**Your goal**
Copy exactly the lines of the data below that run from the line holding "## run 3: metrics by stage" through the line holding "## run 3: cells", both ends included.

[Records from a data source]
>>>>>
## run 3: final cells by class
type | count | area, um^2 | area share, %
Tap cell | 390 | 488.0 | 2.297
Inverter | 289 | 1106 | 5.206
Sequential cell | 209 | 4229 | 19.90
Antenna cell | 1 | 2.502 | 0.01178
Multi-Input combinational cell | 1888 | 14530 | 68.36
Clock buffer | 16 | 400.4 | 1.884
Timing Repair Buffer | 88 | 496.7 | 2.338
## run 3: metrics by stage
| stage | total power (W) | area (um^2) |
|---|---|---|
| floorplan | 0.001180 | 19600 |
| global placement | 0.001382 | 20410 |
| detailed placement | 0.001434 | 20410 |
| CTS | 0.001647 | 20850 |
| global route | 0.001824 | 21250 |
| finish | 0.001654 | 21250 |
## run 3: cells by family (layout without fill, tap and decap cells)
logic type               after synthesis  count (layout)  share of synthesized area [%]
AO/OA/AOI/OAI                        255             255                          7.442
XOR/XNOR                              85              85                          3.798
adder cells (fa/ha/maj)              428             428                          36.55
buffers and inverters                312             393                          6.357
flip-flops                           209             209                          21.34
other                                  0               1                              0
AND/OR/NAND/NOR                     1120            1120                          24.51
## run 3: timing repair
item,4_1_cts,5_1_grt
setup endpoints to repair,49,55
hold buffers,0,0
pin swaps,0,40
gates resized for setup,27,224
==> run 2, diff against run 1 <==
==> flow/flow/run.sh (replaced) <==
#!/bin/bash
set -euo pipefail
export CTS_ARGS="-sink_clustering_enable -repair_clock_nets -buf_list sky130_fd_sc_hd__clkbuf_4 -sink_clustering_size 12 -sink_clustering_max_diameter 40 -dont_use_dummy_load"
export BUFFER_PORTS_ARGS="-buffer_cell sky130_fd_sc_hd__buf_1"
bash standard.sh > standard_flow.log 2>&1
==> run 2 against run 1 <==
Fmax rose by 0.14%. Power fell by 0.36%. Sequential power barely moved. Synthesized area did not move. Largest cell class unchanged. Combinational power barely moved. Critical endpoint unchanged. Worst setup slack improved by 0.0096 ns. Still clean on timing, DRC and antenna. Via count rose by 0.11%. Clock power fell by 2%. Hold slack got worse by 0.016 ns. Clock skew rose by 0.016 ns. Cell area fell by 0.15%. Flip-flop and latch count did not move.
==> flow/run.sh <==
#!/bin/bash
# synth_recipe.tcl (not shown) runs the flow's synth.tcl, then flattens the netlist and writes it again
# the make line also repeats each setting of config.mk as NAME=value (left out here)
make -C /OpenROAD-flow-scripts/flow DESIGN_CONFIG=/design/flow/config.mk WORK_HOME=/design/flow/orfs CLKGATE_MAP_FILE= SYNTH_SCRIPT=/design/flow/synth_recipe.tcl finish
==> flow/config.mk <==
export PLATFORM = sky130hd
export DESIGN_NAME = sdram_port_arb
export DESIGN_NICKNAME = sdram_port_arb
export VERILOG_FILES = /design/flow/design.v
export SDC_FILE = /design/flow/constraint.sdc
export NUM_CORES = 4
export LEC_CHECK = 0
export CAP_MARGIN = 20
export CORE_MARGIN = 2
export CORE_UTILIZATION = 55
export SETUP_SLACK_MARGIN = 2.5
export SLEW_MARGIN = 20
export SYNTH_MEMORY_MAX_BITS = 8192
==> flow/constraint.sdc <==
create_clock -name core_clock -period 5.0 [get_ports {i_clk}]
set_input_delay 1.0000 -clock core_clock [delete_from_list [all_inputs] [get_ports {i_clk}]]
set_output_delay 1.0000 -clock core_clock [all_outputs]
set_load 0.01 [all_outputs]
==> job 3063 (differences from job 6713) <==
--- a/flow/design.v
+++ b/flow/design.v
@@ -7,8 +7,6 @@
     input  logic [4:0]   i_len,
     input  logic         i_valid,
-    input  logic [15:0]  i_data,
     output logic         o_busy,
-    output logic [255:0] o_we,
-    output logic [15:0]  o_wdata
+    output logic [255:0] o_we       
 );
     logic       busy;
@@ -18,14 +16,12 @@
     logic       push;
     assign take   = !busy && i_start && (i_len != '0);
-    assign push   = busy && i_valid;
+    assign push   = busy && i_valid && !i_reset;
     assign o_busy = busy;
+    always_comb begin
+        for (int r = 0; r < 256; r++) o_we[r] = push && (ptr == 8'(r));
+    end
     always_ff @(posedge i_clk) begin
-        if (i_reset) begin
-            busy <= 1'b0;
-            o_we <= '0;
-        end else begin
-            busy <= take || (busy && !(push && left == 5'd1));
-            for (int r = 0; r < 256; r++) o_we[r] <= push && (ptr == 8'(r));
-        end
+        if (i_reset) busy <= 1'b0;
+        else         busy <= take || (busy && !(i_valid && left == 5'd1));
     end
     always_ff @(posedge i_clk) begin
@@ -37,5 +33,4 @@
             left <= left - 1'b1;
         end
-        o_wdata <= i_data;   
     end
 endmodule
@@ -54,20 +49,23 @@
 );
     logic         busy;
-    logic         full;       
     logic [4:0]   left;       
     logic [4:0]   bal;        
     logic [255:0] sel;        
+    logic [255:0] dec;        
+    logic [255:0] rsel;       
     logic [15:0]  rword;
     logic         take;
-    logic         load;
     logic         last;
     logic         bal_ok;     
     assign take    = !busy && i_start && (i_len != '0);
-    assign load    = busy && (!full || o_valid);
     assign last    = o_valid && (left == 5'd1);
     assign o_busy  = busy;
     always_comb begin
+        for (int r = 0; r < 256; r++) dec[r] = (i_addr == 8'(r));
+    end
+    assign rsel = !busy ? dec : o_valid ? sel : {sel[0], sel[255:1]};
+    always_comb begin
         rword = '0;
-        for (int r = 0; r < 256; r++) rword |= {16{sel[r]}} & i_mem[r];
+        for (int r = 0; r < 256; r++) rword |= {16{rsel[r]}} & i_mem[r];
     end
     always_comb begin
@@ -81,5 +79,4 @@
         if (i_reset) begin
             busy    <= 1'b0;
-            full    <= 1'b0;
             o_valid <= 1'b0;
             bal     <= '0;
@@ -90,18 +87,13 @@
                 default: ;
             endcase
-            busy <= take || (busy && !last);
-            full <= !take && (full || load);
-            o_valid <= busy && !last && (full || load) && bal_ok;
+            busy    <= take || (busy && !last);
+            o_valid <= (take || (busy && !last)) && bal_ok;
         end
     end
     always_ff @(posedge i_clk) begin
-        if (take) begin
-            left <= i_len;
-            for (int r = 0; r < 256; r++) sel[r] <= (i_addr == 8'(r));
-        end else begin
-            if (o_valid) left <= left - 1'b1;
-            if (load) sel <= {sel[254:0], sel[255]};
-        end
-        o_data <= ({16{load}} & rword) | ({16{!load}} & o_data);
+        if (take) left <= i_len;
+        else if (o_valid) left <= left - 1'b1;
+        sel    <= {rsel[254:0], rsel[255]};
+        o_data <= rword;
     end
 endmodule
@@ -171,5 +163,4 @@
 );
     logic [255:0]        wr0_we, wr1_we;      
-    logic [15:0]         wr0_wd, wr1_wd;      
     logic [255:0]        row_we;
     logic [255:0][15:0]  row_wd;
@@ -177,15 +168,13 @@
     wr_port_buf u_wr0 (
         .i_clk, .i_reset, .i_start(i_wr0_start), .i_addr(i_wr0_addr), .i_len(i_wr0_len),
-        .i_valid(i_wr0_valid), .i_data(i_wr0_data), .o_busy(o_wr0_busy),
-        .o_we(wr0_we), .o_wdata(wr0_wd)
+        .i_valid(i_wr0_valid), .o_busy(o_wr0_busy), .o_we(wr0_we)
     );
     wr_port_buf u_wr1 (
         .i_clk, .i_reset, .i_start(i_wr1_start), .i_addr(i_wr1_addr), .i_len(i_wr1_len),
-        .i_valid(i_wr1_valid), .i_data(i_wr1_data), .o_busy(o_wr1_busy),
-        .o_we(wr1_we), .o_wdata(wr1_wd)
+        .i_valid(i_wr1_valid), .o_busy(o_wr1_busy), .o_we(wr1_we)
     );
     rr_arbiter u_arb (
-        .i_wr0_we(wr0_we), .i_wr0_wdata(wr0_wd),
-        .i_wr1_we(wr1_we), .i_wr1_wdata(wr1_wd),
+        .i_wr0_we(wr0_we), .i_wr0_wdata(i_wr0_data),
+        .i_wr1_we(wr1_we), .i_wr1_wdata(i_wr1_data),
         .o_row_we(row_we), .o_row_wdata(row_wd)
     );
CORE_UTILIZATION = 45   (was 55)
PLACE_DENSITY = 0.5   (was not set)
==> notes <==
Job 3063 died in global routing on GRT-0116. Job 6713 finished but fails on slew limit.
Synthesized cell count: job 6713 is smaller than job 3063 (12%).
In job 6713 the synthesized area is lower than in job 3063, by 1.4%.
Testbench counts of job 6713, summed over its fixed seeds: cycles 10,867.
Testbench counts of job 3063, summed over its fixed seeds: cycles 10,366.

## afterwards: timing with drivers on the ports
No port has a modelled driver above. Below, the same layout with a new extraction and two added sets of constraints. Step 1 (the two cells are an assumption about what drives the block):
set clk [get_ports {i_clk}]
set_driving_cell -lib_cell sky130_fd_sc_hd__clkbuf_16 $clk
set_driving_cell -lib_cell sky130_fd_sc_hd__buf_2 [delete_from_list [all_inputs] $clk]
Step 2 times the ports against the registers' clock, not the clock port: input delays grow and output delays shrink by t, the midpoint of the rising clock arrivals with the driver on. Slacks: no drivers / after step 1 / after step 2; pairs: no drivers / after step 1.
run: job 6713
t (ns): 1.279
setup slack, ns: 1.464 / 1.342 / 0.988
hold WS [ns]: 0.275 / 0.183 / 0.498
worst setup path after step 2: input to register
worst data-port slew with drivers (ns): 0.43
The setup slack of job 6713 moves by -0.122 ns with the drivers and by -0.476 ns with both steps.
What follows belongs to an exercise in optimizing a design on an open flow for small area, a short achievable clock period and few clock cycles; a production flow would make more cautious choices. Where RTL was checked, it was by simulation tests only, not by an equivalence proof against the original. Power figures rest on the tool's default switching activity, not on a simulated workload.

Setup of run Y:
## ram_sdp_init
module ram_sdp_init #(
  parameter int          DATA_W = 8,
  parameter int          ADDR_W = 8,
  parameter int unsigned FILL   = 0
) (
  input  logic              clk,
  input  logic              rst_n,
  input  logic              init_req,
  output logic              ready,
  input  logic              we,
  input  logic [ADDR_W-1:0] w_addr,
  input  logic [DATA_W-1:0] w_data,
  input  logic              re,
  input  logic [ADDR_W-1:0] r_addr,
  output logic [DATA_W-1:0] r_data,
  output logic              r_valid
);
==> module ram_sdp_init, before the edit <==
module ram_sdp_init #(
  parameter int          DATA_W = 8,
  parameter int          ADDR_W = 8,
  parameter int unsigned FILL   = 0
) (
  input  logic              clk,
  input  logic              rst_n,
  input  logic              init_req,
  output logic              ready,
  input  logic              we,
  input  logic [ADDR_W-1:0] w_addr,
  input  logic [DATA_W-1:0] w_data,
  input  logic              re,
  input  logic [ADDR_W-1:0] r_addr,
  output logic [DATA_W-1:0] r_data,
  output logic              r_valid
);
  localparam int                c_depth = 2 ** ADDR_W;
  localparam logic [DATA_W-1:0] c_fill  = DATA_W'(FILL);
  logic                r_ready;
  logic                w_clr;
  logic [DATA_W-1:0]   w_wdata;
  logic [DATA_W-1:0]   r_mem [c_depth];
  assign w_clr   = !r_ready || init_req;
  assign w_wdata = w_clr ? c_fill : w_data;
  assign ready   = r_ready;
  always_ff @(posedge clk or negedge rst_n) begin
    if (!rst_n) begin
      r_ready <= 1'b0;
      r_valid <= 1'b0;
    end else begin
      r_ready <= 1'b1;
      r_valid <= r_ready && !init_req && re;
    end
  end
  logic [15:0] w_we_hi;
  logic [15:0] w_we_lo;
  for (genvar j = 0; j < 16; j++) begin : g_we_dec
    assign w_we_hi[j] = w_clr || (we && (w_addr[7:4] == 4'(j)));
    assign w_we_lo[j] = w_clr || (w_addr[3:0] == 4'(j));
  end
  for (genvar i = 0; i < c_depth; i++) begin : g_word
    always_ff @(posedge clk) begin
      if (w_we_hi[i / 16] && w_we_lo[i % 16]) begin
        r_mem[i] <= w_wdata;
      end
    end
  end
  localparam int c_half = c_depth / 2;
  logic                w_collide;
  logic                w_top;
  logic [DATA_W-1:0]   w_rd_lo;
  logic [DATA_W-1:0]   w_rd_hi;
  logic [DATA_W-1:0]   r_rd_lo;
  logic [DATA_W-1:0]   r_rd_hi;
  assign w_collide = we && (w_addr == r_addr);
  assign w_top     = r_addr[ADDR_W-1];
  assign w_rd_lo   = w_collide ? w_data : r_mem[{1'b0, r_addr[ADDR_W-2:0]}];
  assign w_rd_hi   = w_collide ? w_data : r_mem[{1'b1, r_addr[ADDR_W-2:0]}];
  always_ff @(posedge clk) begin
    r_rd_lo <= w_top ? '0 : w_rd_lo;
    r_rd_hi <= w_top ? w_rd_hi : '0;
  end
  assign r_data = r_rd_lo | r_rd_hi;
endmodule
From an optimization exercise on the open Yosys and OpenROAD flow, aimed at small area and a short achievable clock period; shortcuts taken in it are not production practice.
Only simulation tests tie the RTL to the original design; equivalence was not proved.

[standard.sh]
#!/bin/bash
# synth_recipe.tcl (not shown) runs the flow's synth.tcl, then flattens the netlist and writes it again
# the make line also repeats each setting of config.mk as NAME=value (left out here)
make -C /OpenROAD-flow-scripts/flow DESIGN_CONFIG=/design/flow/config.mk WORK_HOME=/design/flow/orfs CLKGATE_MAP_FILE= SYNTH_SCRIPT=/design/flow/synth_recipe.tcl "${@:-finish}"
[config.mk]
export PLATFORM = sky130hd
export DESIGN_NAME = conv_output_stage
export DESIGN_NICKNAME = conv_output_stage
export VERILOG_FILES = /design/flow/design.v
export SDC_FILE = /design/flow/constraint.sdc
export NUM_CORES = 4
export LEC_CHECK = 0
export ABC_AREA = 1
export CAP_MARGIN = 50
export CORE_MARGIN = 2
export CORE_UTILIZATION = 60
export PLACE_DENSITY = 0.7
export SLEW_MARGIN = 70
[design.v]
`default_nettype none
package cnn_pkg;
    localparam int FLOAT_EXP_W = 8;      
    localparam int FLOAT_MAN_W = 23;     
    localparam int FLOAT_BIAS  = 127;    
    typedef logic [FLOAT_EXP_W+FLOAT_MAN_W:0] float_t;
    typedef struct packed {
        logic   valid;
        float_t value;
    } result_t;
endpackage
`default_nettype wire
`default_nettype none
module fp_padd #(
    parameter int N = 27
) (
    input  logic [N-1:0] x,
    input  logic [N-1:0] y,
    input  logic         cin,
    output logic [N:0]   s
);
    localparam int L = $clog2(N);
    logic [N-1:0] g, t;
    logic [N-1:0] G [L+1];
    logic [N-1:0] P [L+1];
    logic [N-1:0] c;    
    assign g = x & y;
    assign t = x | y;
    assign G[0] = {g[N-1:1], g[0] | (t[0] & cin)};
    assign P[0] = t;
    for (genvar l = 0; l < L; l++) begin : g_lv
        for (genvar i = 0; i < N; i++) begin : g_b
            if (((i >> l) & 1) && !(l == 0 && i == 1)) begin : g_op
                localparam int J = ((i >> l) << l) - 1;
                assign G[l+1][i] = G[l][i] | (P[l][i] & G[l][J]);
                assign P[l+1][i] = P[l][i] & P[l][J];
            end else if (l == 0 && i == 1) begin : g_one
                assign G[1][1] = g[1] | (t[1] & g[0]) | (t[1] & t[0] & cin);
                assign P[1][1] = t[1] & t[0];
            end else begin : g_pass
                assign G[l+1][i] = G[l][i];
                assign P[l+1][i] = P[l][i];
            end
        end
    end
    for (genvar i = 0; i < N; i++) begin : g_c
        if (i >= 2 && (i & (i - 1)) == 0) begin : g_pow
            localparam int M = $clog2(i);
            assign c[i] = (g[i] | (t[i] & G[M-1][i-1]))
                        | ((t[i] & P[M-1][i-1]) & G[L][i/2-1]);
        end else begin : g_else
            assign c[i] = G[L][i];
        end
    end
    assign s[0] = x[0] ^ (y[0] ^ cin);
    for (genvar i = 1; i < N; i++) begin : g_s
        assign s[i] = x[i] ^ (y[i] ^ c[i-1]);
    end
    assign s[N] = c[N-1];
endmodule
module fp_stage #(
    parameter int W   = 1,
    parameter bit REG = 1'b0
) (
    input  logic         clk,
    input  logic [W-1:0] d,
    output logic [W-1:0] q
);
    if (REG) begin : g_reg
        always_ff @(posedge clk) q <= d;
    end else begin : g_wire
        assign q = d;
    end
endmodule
<<<<<
**Solution for this problem**
## run 3: metrics by stage
| stage | total power (W) | area (um^2) |
|---|---|---|
| floorplan | 0.001180 | 19600 |
| global placement | 0.001382 | 20410 |
| detailed placement | 0.001434 | 20410 |
| CTS | 0.001647 | 20850 |
| global route | 0.001824 | 21250 |
| finish | 0.001654 | 21250 |
## run 3: cells by family (layout without fill, tap and decap cells)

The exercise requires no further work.